E completa: “como a média de Adoções Legais, registradas como realizadas pelos pretendentes da fila de adoção do Ceará nos últimos anos, não chega a 100 adoções por ano (dados de 2020 a 2023), temos que a estimativa de adoções por fora da fila de adoção legal é de cerca de 8 em cada 10 adoções no Estado”.
Ainda segundo Dairton, por lei, desde 2009, toda adoção é pra ser pela fila do Sistema Nacional de Adoção. Porém, existem três exceções. A primeira é a adoção de crianças maiores de 3 anos que em 2009 já estivessem com pessoas de fora da fila e, assim construído laços de afetividade e afinidade.
A segunda é adoção do filho do cônjuge ou companheiro, no caso de não constar o nome de um dos genitores ou este tenha perdido o poder familiar, ou ainda em caso de morte do outro genitor. Neste cenário, o cônjuge ou companheiro pode adotar e formar novo vínculo familiar e jurídico.
A última maneira, conforme explica Dairton, é a adoção entre aqueles que possuem vínculo de parentesco, sem ser irmãos ou ascendentes do adotando. Neste caso, é necessário que o parentesco seja comprovado por meio de documentos.

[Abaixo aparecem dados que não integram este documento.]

==> src/spr_map.svh <==
// register offsets, bit positions and reset values of the slot power registers
`ifndef SPR_MAP_SVH
`define SPR_MAP_SVH

// ==========================================================================
// command byte offsets
`define SPR_ADDR_SLOT_B_CONTROL  8'h03
`define SPR_ADDR_SLOT_B_STATUS   8'h05
`define SPR_ADDR_SHARED_STATUS   8'h06
`define SPR_RESET_BYTE           8'h00
`define SPR_READ_UNMAPPED        8'h00

// ==========================================================================
// slot_b_control bit positions
`define SPR_CTL_AUX_EN           0
`define SPR_CTL_MAIN_EN          1
`define SPR_CTL_OVR_BLOCK        2
`define SPR_CTL_MAIN_GOOD        6
`define SPR_CTL_AUX_GOOD         7

// ==========================================================================
// slot_b_status bit positions
`define SPR_STS_3V3_OC           0
`define SPR_STS_12V_OC           2
`define SPR_STS_AUX_OC           4
`define SPR_STS_AUX_ON           5
`define SPR_STS_MAIN_ON          6
`define SPR_STS_TRIP             7

// ==========================================================================
// shared_status bit positions
`define SPR_SHR_OT               1
`define SPR_SHR_UV               2
`define SPR_SHR_MASK             3
`define SPR_SHR_GPI_A            4
`define SPR_SHR_GPI_B            5

// ==========================================================================
// sticky flag and trip latch indexes
`define SPR_FLG_3V3              0
`define SPR_FLG_12V              1
`define SPR_FLG_AUX              2
`define SPR_FLG_UV               3
`define SPR_FLG_OT               4
`define SPR_NUM_FLAGS            5
`define SPR_TRIP_MAIN            0
`define SPR_TRIP_AUX             1
`define SPR_NUM_TRIPS            2

`endif

==> src/spr_pkg.sv <==
// types shared by the slot power register logic
`default_nettype none

package spr_pkg;

   // ==========================================================================
   // register access request, command byte style
   typedef struct packed {
      logic       wr;
      logic       rd;
      logic [7:0] addr;
      logic [7:0] wdata;
   } spr_reg_req_t;

   // ==========================================================================
   // analog supply monitors of slot b and the die
   typedef struct packed {
      logic aux_good;
      logic main_good;
      logic main_uvlo;
      logic overtemp;
   } spr_supply_in_t;

   // ==========================================================================
   // overcurrent detector events
   typedef struct packed {
      logic aux_oc;
      logic oc_12v;
      logic oc_3v3;
   } spr_oc_in_t;

   // ==========================================================================
   // hot plug request pins
   typedef struct packed {
      logic slot_b_main_request;
      logic slot_b_aux_request;
   } spr_req_in_t;

endpackage : spr_pkg

`default_nettype wire

==> src/spr_w1c_flags.sv <==
// sticky fault flags, set by hardware, cleared by writing one
`default_nettype none

module spr_w1c_flags
   import spr_pkg::*;
#(
   parameter int unsigned N = 1
) (
   input  wire logic         i_sys_clk,
   input  wire logic         i_rst_n,
   input  wire logic [N-1:0] i_set,
   input  wire logic [N-1:0] i_clr,
   output logic      [N-1:0] o_flags
);

   // ==========================================================================
   // one flag per entry, set wins over clear
   genvar g;
   generate
      for (g = 0; g < N; g++) begin : g_flag
         always_ff @(posedge i_sys_clk or negedge i_rst_n) begin
            if (!i_rst_n) begin
               o_flags[g] <= 1'b0;
            end else if (i_set[g]) begin
               o_flags[g] <= 1'b1;
            end else if (i_clr[g]) begin
               o_flags[g] <= 1'b0;
            end
         end
      end
   endgenerate

endmodule : spr_w1c_flags

`default_nettype wire

==> src/spr_trip_latch.sv <==
// trip latches held until the matching request input goes low or kill is raised
`default_nettype none

module spr_trip_latch
   import spr_pkg::*;
#(
   parameter int unsigned N = 1
) (
   input  wire logic         i_sys_clk,
   input  wire logic         i_rst_n,
   input  wire logic         i_kill,
   input  wire logic [N-1:0] i_set,
   input  wire logic [N-1:0] i_request,
   output logic      [N-1:0] o_trip
);

   // ==========================================================================
   // kill holds all latches clear, a new fault beats a release
   genvar g;
   generate
      for (g = 0; g < N; g++) begin : g_trip
         always_ff @(posedge i_sys_clk or negedge i_rst_n) begin
            if (!i_rst_n) begin
               o_trip[g] <= 1'b0;
            end else if (i_kill) begin
               o_trip[g] <= 1'b0;
            end else if (i_set[g]) begin
               o_trip[g] <= 1'b1;
            end else if (!i_request[g]) begin
               o_trip[g] <= 1'b0;
            end
         end
      end
   endgenerate

endmodule : spr_trip_latch

`default_nettype wire

==> src/spr_slot_regs.sv <==
// slot b control, slot b status and shared status register logic
`default_nettype none
`include "spr_map.svh"

module spr_slot_regs
   import spr_pkg::*;
(
   input  wire logic           i_sys_clk,
   input  wire logic           i_rst_n,
   input  wire spr_reg_req_t   i_reg,
   output logic [7:0]          o_reg_rdata,
   output logic                o_reg_rvalid,
   input  wire spr_supply_in_t i_supply,
   input  wire spr_oc_in_t     i_oc,
   input  wire spr_req_in_t    i_req,
   input  wire logic           i_slot_b_override_n,
   input  wire logic           i_serial_management_path,
   input  wire logic           i_slot_a_gen_input,
   input  wire logic           i_slot_b_gen_input,
   output logic                o_slot_b_main_enable,
   output logic                o_slot_b_aux_enable,
   output logic                o_slot_b_power_ok_oe,
   output logic                o_slot_b_trip_oe,
   output logic                o_alert_line_oe
);

   // ==========================================================================
   // declarations
   logic                      main_en_q;
   logic                      aux_en_q;
   logic                      ovr_block_q;
   logic                      mask_q;
   logic                      aux_good_q;
   logic                      main_good_q;
   logic                      gpi_a_q;
   logic                      gpi_b_q;
   logic [`SPR_NUM_FLAGS-1:0] flags;
   logic [`SPR_NUM_FLAGS-1:0] flag_set;
   logic [`SPR_NUM_FLAGS-1:0] flag_clr;
   logic [`SPR_NUM_TRIPS-1:0] trip;
   logic [`SPR_NUM_TRIPS-1:0] trip_set;
   logic [`SPR_NUM_TRIPS-1:0] trip_req;
   wire                       wr_ctl;
   wire                       wr_sts;
   wire                       wr_shr;
   wire                       main_oc;
   wire                       override_act;
   wire                       trip_any;
   wire                       main_on_d;
   wire                       aux_on_d;
   wire                       power_ok_oe_d;
   wire                       trip_oe_d;
   wire                       alert_d;
   wire [7:0]                 ctl_rd;
   wire [7:0]                 sts_rd;
   wire [7:0]                 shr_rd;
   wire [7:0]                 rd_mux;

   // ==========================================================================
   // address decode
   assign wr_ctl = i_reg.wr && (i_reg.addr == `SPR_ADDR_SLOT_B_CONTROL);
   assign wr_sts = i_reg.wr && (i_reg.addr == `SPR_ADDR_SLOT_B_STATUS);
   assign wr_shr = i_reg.wr && (i_reg.addr == `SPR_ADDR_SHARED_STATUS);

   // ==========================================================================
   // control bits, only writable fields are taken
   always_ff @(posedge i_sys_clk or negedge i_rst_n) begin
      if (!i_rst_n) begin
         main_en_q   <= 1'b0;
         aux_en_q    <= 1'b0;
         ovr_block_q <= 1'b0;
      end else begin
         if (wr_ctl) begin
            ovr_block_q <= i_reg.wdata[`SPR_CTL_OVR_BLOCK];
         end
         if (i_oc.oc_12v || i_oc.oc_3v3) begin
            main_en_q <= 1'b0;
         end else if (wr_ctl) begin
            main_en_q <= i_reg.wdata[`SPR_CTL_MAIN_EN];
         end
         if (i_oc.aux_oc) begin
            aux_en_q <= 1'b0;
         end else if (wr_ctl) begin
            aux_en_q <= i_reg.wdata[`SPR_CTL_AUX_EN];
         end
      end
   end

   // ==========================================================================
   // alert mask
   always_ff @(posedge i_sys_clk or negedge i_rst_n) begin
      if (!i_rst_n) begin
         mask_q <= 1'b0;
      end else if (wr_shr) begin
         mask_q <= i_reg.wdata[`SPR_SHR_MASK];
      end
   end

   // ==========================================================================
   // sampled levels, power good never sees the override
   always_ff @(posedge i_sys_clk or negedge i_rst_n) begin
      if (!i_rst_n) begin
         aux_good_q  <= 1'b0;
         main_good_q <= 1'b0;
         gpi_a_q     <= 1'b0;
         gpi_b_q     <= 1'b0;
      end else begin
         aux_good_q  <= i_supply.aux_good;
         main_good_q <= i_supply.main_good;
         gpi_a_q     <= i_slot_a_gen_input;
         gpi_b_q     <= i_slot_b_gen_input;
      end
   end

   // ==========================================================================
   // sticky flags
   assign main_oc = i_oc.oc_12v | i_oc.oc_3v3;

   assign flag_set[`SPR_FLG_3V3] = i_oc.oc_3v3;
   assign flag_set[`SPR_FLG_12V] = i_oc.oc_12v;
   assign flag_set[`SPR_FLG_AUX] = i_oc.aux_oc;
   assign flag_set[`SPR_FLG_UV]  = i_supply.main_uvlo &
                                   (i_req.slot_b_main_request | main_en_q);
   assign flag_set[`SPR_FLG_OT]  = i_supply.overtemp;

   assign flag_clr[`SPR_FLG_3V3] = wr_sts & i_reg.wdata[`SPR_STS_3V3_OC];
   assign flag_clr[`SPR_FLG_12V] = wr_sts & i_reg.wdata[`SPR_STS_12V_OC];
   assign flag_clr[`SPR_FLG_AUX] = wr_sts & i_reg.wdata[`SPR_STS_AUX_OC];
   assign flag_clr[`SPR_FLG_UV]  = wr_shr & i_reg.wdata[`SPR_SHR_UV];
   assign flag_clr[`SPR_FLG_OT]  = wr_shr & i_reg.wdata[`SPR_SHR_OT];

   spr_w1c_flags #(
      .N (`SPR_NUM_FLAGS)
   ) u_flags (
      .i_sys_clk (i_sys_clk),
      .i_rst_n   (i_rst_n),
      .i_set     (flag_set),
      .i_clr     (flag_clr),
      .o_flags   (flags)
   );

   // ==========================================================================
   // trip latches, untouched by register access
   assign trip_set[`SPR_TRIP_MAIN] = main_oc;
   assign trip_set[`SPR_TRIP_AUX]  = i_oc.aux_oc;
   assign trip_req[`SPR_TRIP_MAIN] = i_req.slot_b_main_request;
   assign trip_req[`SPR_TRIP_AUX]  = i_req.slot_b_aux_request;

   spr_trip_latch #(
      .N (`SPR_NUM_TRIPS)
   ) u_trip (
      .i_sys_clk (i_sys_clk),
      .i_rst_n   (i_rst_n),
      .i_kill    (i_serial_management_path),
      .i_set     (trip_set),
      .i_request (trip_req),
      .o_trip    (trip)
   );

   assign trip_any = |trip;

   // ==========================================================================
   // supply switching and pins
   assign override_act  = ~i_slot_b_override_n & ~ovr_block_q;
   assign main_on_d     = override_act |
                          ((main_en_q | i_req.slot_b_main_request) &
                           ~trip[`SPR_TRIP_MAIN]);
   assign aux_on_d      = override_act |
                          ((aux_en_q | i_req.slot_b_aux_request) &
                           ~trip[`SPR_TRIP_AUX]);
   assign power_ok_oe_d = override_act |
                          ~(i_supply.aux_good & i_supply.main_good);
   assign trip_oe_d     = trip_any & ~override_act;
   assign alert_d       = (|flags) & ~mask_q;

   always_ff @(posedge i_sys_clk or negedge i_rst_n) begin
      if (!i_rst_n) begin
         o_slot_b_main_enable <= 1'b0;
         o_slot_b_aux_enable  <= 1'b0;
         o_slot_b_power_ok_oe <= 1'b1;
         o_slot_b_trip_oe     <= 1'b0;
         o_alert_line_oe      <= 1'b0;
      end else begin
         o_slot_b_main_enable <= main_on_d;
         o_slot_b_aux_enable  <= aux_on_d;
         o_slot_b_power_ok_oe <= power_ok_oe_d;
         o_slot_b_trip_oe     <= trip_oe_d;
         o_alert_line_oe      <= alert_d;
      end
   end

   // ==========================================================================
   // read data, reserved and undefined bits give zero
   assign ctl_rd = (8'(aux_good_q)  << `SPR_CTL_AUX_GOOD)  |
                   (8'(main_good_q) << `SPR_CTL_MAIN_GOOD) |
                   (8'(ovr_block_q) << `SPR_CTL_OVR_BLOCK) |
                   (8'(main_en_q)   << `SPR_CTL_MAIN_EN)   |
                   (8'(aux_en_q)    << `SPR_CTL_AUX_EN);

   assign sts_rd = (8'(trip_any)                << `SPR_STS_TRIP)    |
                   (8'(o_slot_b_main_enable)    << `SPR_STS_MAIN_ON) |
                   (8'(o_slot_b_aux_enable)     << `SPR_STS_AUX_ON)  |
                   (8'(flags[`SPR_FLG_AUX])     << `SPR_STS_AUX_OC)  |
                   (8'(flags[`SPR_FLG_12V])     << `SPR_STS_12V_OC)  |
                   (8'(flags[`SPR_FLG_3V3])     << `SPR_STS_3V3_OC);

   assign shr_rd = (8'(gpi_b_q)             << `SPR_SHR_GPI_B) |
                   (8'(gpi_a_q)             << `SPR_SHR_GPI_A) |
                   (8'(mask_q)              << `SPR_SHR_MASK)  |
                   (8'(flags[`SPR_FLG_UV])  << `SPR_SHR_UV)    |
                   (8'(flags[`SPR_FLG_OT])  << `SPR_SHR_OT);

   assign rd_mux = (i_reg.addr == `SPR_ADDR_SLOT_B_CONTROL) ? ctl_rd :
                   (i_reg.addr == `SPR_ADDR_SLOT_B_STATUS)  ? sts_rd :
                   (i_reg.addr == `SPR_ADDR_SHARED_STATUS)  ? shr_rd :
                   `SPR_READ_UNMAPPED;

   always_ff @(posedge i_sys_clk or negedge i_rst_n) begin
      if (!i_rst_n) begin
         o_reg_rdata  <= `SPR_RESET_BYTE;
         o_reg_rvalid <= 1'b0;
      end else begin
         o_reg_rvalid <= i_reg.rd;
         if (i_reg.rd) begin
            o_reg_rdata <= rd_mux;
         end
      end
   end
endmodule : spr_slot_regs

`default_nettype wire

Segundo o promotor, em 2016, quando pela primeira vez se fez uma estimativa da quantidade de adoções por fora da fila da Adoção Legal aconteciam no Ceará, 9 a cada 10 adoções realizadas no Estado eram por essa via.
“Hoje, passados 8 anos dessa primeira estimativa, e atento aos dados de Adoção Legal registrados em 2023 no Ceará, podemos dizer que a situação melhorou apenas um pouco, representando ainda uma área sensível a denotar a existência de um ‘estigma’ do sistema de Justiça local”, alerta Dairton.
Entre as consequências está a violação dos direitos das famílias que aguardam na fila de adoção, conforme o caso da Rozelnida e do Maurílio, do início da reportagem. “A espera é de cerca de 4 anos e meio em Fortaleza, e até 6 anos em alguns municípios do interior do Estado”, afirma.